Shockingly, Dendreon said on the call that it wasn't really aware of how far and wide the reimbursement anxiety extended among small community-based physician practices until very recently. What that essentially means is that the company admitted it didn't really understand a vitally important segment of its customer base very well, even after it was a full year into a product launch.

Things didn't have to turn out this way. If Dendreon had priced its product more modestly, like around $65,000 to $70,000, the company could have still made plenty of money. There would have been much less grumbling among patients, and doctors. I'm willing to wager that Medicare never would have bothered to open up that messy yearlong reimbursement review.

But even if you assume Medicare had Dendreon in its crosshairs no matter what, the reimbursement problem could have been better managed. Dendreon's sales team had precious months this spring in which it could have explained to doctors that specific changes were coming down the pike. They certainly could have spread the word, with specific instructions, since the official decision came in writing on June 30.

Dendreon has some bright and capable people on its management team, but this series of blunders makes you wonder who's minding the store. Even though this was one of the most anticipated cancer drug debuts in recent years, the company didn't hire a senior vice president of sales and marketing until three weeks before the FDA approval arrived in April 2010. Many companies have a person like that on board, along with key lieutenants, at least a year before a product introduction.

The senior vice president of sales and marketing who was hired late in the game, Varun Nanda, looked like he had the perfect resume for this job, having worked on cancer drug sales and marketing at Roche's Genentech unit. But seven months later, Nanda was gone. No official explanation was given for the departure of this executive in a critical position. Then the position -- which ought to be one of the plum marketing jobs in all of biotech -- remained vacant for six months. Now Dendreon said it has a new SVP of commercial on board, Robert Rosen, who Gold said has experience marketing major cancer drugs like trastuzumab (Herceptin) and sorafenib (Nexavar).

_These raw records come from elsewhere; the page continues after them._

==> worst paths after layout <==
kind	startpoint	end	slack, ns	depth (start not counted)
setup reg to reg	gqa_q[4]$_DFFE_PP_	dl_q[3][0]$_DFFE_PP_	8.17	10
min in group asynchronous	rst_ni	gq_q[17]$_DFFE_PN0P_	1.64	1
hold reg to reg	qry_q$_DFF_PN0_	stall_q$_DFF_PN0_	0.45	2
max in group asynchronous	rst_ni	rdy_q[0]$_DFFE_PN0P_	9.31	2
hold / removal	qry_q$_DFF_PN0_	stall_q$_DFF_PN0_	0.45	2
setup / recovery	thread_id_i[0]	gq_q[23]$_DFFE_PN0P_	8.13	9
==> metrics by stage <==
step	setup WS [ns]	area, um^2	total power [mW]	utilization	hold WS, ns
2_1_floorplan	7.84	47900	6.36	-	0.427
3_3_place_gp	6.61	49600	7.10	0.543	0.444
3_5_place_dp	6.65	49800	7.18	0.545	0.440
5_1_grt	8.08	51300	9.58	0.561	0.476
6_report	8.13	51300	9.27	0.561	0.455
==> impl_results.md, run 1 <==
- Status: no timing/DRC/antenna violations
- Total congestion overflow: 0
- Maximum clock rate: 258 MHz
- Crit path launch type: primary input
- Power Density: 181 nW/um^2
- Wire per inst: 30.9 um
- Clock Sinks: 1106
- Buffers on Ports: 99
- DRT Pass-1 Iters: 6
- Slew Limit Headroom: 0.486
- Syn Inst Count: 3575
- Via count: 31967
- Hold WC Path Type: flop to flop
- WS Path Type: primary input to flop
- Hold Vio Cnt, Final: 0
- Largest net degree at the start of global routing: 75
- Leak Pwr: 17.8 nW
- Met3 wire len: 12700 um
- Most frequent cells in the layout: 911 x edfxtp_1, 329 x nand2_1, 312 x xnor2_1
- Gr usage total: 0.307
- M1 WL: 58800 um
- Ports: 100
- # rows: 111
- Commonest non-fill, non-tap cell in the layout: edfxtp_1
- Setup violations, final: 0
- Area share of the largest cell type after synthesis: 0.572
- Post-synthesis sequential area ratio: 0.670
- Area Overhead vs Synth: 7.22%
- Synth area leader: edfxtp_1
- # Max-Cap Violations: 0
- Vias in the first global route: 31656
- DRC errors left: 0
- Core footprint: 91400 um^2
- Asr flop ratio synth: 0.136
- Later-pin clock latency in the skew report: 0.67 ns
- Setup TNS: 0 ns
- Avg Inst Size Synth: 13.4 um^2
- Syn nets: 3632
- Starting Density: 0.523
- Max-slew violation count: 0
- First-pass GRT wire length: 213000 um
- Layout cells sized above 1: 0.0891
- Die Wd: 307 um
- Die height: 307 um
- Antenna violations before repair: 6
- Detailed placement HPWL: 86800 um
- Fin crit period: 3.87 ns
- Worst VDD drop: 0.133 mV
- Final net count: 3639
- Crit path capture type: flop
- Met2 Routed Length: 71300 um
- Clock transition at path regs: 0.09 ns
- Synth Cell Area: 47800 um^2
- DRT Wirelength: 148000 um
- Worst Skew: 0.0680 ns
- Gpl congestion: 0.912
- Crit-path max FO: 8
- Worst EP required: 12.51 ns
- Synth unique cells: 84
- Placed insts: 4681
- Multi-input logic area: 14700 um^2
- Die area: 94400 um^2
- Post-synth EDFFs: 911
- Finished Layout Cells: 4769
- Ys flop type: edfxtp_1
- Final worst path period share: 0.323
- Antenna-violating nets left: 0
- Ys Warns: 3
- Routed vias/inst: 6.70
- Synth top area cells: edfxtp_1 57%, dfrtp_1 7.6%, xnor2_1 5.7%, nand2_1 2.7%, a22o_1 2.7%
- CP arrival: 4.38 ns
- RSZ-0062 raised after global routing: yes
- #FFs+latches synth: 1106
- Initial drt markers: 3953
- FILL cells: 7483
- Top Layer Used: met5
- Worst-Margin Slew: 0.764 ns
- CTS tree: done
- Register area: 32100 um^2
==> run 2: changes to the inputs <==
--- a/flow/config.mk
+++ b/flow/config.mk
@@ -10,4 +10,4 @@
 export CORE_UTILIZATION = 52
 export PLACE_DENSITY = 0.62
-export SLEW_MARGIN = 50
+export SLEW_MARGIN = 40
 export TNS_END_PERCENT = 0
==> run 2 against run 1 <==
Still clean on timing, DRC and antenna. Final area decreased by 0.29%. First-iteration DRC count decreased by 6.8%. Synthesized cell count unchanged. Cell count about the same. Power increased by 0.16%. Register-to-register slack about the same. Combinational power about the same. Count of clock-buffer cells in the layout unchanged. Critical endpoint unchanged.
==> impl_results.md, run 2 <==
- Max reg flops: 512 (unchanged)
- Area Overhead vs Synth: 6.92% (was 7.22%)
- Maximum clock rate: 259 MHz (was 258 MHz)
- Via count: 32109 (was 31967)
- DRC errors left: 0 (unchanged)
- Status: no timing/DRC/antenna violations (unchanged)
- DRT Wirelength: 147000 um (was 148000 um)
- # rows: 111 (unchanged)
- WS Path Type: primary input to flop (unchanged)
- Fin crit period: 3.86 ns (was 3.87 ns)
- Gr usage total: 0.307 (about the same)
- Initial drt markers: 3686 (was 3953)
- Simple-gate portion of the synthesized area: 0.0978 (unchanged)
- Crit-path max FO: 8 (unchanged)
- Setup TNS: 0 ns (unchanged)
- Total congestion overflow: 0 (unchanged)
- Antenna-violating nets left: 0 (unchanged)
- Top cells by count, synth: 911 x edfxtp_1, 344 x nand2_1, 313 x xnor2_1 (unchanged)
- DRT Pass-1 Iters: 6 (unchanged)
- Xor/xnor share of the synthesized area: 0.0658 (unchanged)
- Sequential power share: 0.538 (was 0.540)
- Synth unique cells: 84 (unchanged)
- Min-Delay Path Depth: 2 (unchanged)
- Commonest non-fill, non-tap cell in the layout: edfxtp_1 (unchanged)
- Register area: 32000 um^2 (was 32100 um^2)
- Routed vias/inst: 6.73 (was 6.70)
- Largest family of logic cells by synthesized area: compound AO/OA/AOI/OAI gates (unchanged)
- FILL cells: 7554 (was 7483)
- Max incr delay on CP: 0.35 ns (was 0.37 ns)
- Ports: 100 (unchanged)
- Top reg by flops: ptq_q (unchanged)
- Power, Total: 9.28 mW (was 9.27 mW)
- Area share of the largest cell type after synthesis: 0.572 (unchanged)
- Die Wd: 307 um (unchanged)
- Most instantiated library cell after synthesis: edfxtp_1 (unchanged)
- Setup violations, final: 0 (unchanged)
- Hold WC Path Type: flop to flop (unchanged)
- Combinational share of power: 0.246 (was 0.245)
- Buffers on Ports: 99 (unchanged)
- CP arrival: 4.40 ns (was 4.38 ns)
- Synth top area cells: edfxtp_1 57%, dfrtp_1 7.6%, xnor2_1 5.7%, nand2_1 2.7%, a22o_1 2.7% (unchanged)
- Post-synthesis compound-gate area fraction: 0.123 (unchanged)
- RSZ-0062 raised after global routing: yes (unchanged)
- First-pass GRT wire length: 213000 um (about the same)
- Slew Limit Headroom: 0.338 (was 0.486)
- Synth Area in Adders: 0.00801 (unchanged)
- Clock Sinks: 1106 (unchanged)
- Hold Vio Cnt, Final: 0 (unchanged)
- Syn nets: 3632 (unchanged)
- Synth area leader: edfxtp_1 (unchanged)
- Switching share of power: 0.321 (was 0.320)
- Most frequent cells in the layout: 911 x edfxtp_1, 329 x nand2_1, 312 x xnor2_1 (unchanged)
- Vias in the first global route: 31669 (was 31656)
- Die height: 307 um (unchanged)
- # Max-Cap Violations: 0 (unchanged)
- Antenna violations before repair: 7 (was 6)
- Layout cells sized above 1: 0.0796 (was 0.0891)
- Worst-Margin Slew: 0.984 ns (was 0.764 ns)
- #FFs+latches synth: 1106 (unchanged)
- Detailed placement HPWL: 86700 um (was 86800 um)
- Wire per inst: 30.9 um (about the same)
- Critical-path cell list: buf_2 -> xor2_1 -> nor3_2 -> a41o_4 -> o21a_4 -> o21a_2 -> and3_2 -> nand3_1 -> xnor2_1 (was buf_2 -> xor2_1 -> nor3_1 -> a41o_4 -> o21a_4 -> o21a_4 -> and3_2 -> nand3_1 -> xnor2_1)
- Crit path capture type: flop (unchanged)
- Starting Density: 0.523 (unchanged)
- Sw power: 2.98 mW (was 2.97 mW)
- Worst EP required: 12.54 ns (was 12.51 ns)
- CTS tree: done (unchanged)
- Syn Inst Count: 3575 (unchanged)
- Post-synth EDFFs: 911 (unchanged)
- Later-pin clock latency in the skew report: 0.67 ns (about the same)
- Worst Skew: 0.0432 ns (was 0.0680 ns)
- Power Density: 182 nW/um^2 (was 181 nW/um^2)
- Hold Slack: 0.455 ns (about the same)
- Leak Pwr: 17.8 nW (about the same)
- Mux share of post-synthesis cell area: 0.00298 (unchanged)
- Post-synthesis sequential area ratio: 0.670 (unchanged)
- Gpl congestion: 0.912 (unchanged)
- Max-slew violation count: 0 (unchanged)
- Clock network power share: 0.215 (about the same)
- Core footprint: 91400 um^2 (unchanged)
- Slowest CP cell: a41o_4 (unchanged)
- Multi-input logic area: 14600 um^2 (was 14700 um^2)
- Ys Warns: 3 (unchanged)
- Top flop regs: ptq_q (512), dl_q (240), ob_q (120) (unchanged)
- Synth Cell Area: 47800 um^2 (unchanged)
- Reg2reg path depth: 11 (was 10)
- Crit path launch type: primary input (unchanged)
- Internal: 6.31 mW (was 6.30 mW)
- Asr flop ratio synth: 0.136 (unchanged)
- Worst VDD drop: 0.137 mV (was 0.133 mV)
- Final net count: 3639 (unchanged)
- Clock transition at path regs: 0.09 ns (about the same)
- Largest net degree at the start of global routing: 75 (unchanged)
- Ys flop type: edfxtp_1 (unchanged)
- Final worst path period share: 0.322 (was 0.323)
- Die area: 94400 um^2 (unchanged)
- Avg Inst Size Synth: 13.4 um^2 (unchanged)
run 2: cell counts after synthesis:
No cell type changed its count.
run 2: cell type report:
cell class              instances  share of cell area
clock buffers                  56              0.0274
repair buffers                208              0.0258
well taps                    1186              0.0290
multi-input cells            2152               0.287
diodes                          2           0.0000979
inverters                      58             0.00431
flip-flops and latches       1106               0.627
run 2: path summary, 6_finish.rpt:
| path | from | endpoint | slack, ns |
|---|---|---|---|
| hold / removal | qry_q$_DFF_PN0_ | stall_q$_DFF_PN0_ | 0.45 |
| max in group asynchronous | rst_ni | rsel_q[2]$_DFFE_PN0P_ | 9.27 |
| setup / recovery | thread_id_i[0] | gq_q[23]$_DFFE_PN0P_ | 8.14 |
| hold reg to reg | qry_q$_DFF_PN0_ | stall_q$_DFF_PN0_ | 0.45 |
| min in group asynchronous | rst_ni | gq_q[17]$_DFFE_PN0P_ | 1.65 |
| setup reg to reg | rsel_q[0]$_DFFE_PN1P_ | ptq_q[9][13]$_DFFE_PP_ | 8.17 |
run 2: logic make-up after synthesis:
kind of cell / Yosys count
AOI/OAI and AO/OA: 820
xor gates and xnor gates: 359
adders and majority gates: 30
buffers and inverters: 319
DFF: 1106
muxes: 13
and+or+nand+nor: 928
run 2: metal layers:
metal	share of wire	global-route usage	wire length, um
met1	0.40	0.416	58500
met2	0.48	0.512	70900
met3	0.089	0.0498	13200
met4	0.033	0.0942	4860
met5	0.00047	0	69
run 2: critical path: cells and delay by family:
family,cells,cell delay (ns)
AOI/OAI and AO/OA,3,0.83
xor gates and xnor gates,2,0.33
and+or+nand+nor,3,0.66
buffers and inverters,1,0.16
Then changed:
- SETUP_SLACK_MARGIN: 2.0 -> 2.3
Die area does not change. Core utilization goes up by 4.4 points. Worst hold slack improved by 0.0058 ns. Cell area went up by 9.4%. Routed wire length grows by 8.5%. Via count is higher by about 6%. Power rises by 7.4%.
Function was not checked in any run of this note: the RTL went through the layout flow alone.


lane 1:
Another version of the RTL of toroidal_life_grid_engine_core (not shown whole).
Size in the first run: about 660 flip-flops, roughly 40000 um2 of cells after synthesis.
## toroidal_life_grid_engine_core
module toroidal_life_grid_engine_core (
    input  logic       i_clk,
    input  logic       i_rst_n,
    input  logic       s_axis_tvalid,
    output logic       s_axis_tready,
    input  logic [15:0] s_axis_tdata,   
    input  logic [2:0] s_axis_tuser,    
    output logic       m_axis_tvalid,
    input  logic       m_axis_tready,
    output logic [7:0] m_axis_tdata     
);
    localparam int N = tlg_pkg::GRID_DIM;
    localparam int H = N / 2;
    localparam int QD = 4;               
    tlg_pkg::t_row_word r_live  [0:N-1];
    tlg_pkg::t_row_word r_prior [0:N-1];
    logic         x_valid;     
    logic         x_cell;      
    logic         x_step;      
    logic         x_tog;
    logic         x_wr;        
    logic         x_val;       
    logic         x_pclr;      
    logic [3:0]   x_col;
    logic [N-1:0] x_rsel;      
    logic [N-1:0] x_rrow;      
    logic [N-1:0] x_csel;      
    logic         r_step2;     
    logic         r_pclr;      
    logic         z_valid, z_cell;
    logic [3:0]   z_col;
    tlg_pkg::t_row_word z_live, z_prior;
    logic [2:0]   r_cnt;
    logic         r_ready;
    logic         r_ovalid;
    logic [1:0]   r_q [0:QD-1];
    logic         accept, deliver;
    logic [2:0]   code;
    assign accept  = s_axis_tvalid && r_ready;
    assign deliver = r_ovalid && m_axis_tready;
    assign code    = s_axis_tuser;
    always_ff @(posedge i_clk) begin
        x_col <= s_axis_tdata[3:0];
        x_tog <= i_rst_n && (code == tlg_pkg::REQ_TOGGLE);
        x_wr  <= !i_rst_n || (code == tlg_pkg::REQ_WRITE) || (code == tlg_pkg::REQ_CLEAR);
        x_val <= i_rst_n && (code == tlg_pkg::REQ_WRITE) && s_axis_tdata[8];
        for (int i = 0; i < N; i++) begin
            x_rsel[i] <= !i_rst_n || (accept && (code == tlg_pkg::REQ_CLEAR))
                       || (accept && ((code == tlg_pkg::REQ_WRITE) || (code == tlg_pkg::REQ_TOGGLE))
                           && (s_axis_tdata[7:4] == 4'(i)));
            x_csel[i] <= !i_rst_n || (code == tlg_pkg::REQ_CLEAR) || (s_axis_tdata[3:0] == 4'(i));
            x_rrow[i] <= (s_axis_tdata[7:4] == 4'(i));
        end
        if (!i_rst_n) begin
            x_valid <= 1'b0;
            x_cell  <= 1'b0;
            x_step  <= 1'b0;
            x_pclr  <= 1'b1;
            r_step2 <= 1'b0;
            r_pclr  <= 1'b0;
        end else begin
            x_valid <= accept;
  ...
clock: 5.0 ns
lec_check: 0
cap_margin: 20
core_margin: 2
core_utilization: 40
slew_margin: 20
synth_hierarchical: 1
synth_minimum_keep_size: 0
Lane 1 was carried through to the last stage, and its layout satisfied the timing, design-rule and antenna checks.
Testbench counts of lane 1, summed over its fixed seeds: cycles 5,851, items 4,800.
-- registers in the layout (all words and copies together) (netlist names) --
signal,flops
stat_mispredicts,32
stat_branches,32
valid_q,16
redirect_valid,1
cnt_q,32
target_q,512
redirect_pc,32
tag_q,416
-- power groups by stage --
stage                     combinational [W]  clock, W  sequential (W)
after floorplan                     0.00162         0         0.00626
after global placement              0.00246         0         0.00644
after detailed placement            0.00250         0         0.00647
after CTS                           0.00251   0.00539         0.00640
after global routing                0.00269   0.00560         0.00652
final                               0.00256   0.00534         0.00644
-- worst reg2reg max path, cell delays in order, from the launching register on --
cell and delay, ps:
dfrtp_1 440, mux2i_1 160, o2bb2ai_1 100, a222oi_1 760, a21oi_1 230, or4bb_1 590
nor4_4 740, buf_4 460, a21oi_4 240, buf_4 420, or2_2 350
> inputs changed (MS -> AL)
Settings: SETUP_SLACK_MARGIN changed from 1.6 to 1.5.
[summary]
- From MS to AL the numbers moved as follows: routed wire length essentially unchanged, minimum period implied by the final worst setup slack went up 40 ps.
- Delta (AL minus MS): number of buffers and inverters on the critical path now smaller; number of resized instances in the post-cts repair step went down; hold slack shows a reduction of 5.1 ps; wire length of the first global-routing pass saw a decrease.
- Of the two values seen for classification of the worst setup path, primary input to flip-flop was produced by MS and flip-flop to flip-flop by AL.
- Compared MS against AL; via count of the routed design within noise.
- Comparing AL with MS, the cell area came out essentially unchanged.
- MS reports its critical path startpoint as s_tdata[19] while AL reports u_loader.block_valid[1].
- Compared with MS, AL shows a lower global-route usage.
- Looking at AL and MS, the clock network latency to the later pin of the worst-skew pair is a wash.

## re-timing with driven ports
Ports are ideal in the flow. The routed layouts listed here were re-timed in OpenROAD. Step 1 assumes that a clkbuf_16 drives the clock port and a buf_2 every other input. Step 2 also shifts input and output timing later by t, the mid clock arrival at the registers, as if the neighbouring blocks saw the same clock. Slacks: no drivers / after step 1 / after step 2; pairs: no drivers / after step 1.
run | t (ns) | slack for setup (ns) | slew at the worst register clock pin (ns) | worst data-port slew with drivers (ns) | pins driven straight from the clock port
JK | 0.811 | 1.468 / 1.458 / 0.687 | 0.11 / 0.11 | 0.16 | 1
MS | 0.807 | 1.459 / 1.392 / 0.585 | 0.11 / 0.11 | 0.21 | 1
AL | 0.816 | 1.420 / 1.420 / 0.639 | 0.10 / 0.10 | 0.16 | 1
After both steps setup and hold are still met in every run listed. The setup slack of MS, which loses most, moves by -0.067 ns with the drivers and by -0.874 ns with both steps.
From an optimization exercise on the open Yosys and OpenROAD flow, aimed at small area, a short achievable clock period and few clock cycles; shortcuts taken in it are not production practice. No run shown here included a check of the RTL's function; only the layout flow was run.

## run.sh

```bash
#!/bin/bash
# synth_recipe.tcl (not shown) runs the flow's synth.tcl, then flattens the netlist and writes it again
# the make line also repeats each setting of config.mk as NAME=value (left out here)
make -C /OpenROAD-flow-scripts/flow DESIGN_CONFIG=/design/flow/config.mk WORK_HOME=/design/flow/orfs CLKGATE_MAP_FILE= SYNTH_SCRIPT=/design/flow/synth_recipe.tcl finish
```

## config.mk

```make
export PLATFORM = sky130hd
export DESIGN_NAME = smdv_top
export DESIGN_NICKNAME = smdv_top
export VERILOG_FILES = /design/flow/design.v
export SDC_FILE = /design/flow/constraint.sdc
export NUM_CORES = 4
export LEC_CHECK = 0
export CAP_MARGIN = 20
export CORE_MARGIN = 2
export CORE_UTILIZATION = 40
export SETUP_SLACK_MARGIN = 5
export SLEW_MARGIN = 20
export SYNTH_HIERARCHICAL = 1
```
From an optimization exercise on the open Yosys and OpenROAD flow, aimed at small area, a short achievable clock period and few clock cycles; shortcuts taken in it are not production practice. Only simulation tests tie the RTL to the original design; equivalence was not proved.

### flow/config.mk
export PLATFORM = sky130hd
export DESIGN_NAME = roulette_wheel_selector
export DESIGN_NICKNAME = roulette_wheel_selector
export VERILOG_FILES = /design/flow/design.v
export SDC_FILE = /design/flow/constraint.sdc
export NUM_CORES = 4
export LEC_CHECK = 0
export CAP_MARGIN = 20
export CORE_MARGIN = 2
export CORE_UTILIZATION = 50
export SETUP_SLACK_MARGIN = 2.5
export SLEW_MARGIN = 20
### flow/constraint.sdc
create_clock -name core_clock -period 6.0 [get_ports {clk_i}]
set_input_delay 1.2000 -clock core_clock [delete_from_list [all_inputs] [get_ports {clk_i}]]
set_output_delay 1.2000 -clock core_clock [all_outputs]
set_load 0.01 [all_outputs]
### flow/design.v
`timescale 1ns / 1ps
package rws_pkg;
  localparam int unsigned OP_W               = 2;
  localparam int unsigned WEIGHT_W           = 16;
  localparam int unsigned RND_W              = 31;
  localparam int unsigned INDEX_W            = 6;
  localparam int unsigned DEFAULT_MAX_MEMBERS = 64;
  localparam logic [OP_W-1:0] OP_CLEAR  = 2'd0;
  localparam logic [OP_W-1:0] OP_APPEND = 2'd1;
  localparam logic [OP_W-1:0] OP_SELECT = 2'd2;
  localparam int unsigned DIV_NS = (RND_W - 1) / 2;
  localparam logic [DIV_NS-1:0] DIV_ENT =
    DIV_NS'((1 << 3) | (1 << 5) | (1 << 7) | (1 << 8) | (1 << 9));
  localparam int unsigned CMP_NCH = 3;
endpackage
`timescale 1ns / 1ps
module rws_ram #(
  parameter int unsigned WIDTH = 22,
  parameter int unsigned DEPTH = 64,
  parameter int unsigned NCH   = 3
) (
  input  logic             clk_i,
  input  logic             clr_i,      
  input  logic             we_i,       
  input  logic [WIDTH-1:0] wdata_i,    
  output logic             free_o,     
  output logic             free_n_o,   
  input  logic [WIDTH-1:0] tgt_i,      
  output logic [DEPTH-1:0] le_o        
);
  localparam int unsigned CHW = (WIDTH + NCH - 1) / NCH;
  logic [WIDTH-1:0] nsum_q [DEPTH];    
  logic [DEPTH-1:0] val_q;
  always_ff @(posedge clk_i) begin
    nsum_q[0] <= we_i ? ~wdata_i : nsum_q[DEPTH-1];
    for (int i = 1; i < DEPTH; i++) nsum_q[i] <= nsum_q[i-1];
  end
  always_ff @(posedge clk_i) begin
    val_q[0] <= we_i | (val_q[DEPTH-1] & ~clr_i);
    for (int i = 1; i < DEPTH; i++) val_q[i] <= val_q[i-1] & ~clr_i;
  end
  assign free_o   = ~val_q[DEPTH-1];
  assign free_n_o = ~val_q[DEPTH-2];
  logic [WIDTH-1:0] tgt   [NCH];
  logic [DEPTH-1:0] cin   [NCH];
  logic [DEPTH-1:0] cout  [NCH];
  assign tgt[0] = tgt_i;
  assign cin[0] = '1;
  for (genvar c = 0; c < NCH; c++) begin : g_ch
    localparam int unsigned LO = c * CHW;
    localparam int unsigned HI = ((c + 1) * CHW < WIDTH) ? (c + 1) * CHW : WIDTH;
    always_comb begin
      logic cy;
      for (int j = 0; j < DEPTH; j++) begin
        cy = cin[c][j];
        for (int b = LO; b < HI; b++) begin
          cy = (tgt[c][b] & nsum_q[j][b]) | (tgt[c][b] & cy) | (nsum_q[j][b] & cy);
        end
        cout[c][j] = cy;
      end
    end
    if (c + 1 < NCH) begin : g_reg
      logic [DEPTH-1:0] cy_q;
      logic [WIDTH-1:0] t_q;
      always_ff @(posedge clk_i) begin
        cy_q <= {cout[c][DEPTH-2:0], cout[c][DEPTH-1]};
        t_q  <= tgt[c];
      end
      assign cin[c+1] = cy_q;
      assign tgt[c+1] = t_q;
    end
  end
  assign le_o = val_q & cout[NCH-1];
endmodule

Rosen has his work cut out. Even if he and his team do a great job of explaining to doctors what the deal is with Medicare, those doctors are not taking Dendreon's word for it, Gold said. They will want first-hand evidence, on a patient-by-patient basis, to prove that they will get reimbursed, before they get comfortable prescribing multiple patients in a row, he said.

Gold, who's trained as a urologist, should have been able to see some of these concerns coming a mile away. When Dendreon says it didn't really foresee how skittish urologists might be about reimbursement, it rings hollow. Equally galling, the company kept referring to how it didn't see this coming because it only recently started moving beyond the top academic centers and pitching its drug to smaller, community-based urologists and oncologists. The billion-dollar sales projections always depended on wide adoption by community physicians. It's hard to believe Dendreon could have been so far out of touch with the needs of their practices.

There were lots of moving parts to the Provenge launch, and Dendreon appears to have executed well on important aspects like manufacturing and supply chain logistics. But when you're touting a company into something worth $5 billion, and hiring a staff of 2,000 people around the country, there are no excuses for major stumbles like this.

Given all the mistakes Dendreon has made, and the unique profile of its infusion-based medicine, I don't think it means other companies are doomed to follow its lead. Just this year, Bristol-Myers Squibb successfully rolled out ipilimumab (Yervoy) and Vertex Pharmaceuticalsnailed its launch with telaprevir (Incivek).

Since this is biotech, and it's a risky business, there will always be companies like Dendreon who let big opportunities slip through their fingers. But there are also companies out there proving they can hang onto the ball, and drag a couple of tacklers into the end zone at crunch time. Let's all hope investors can still see the difference.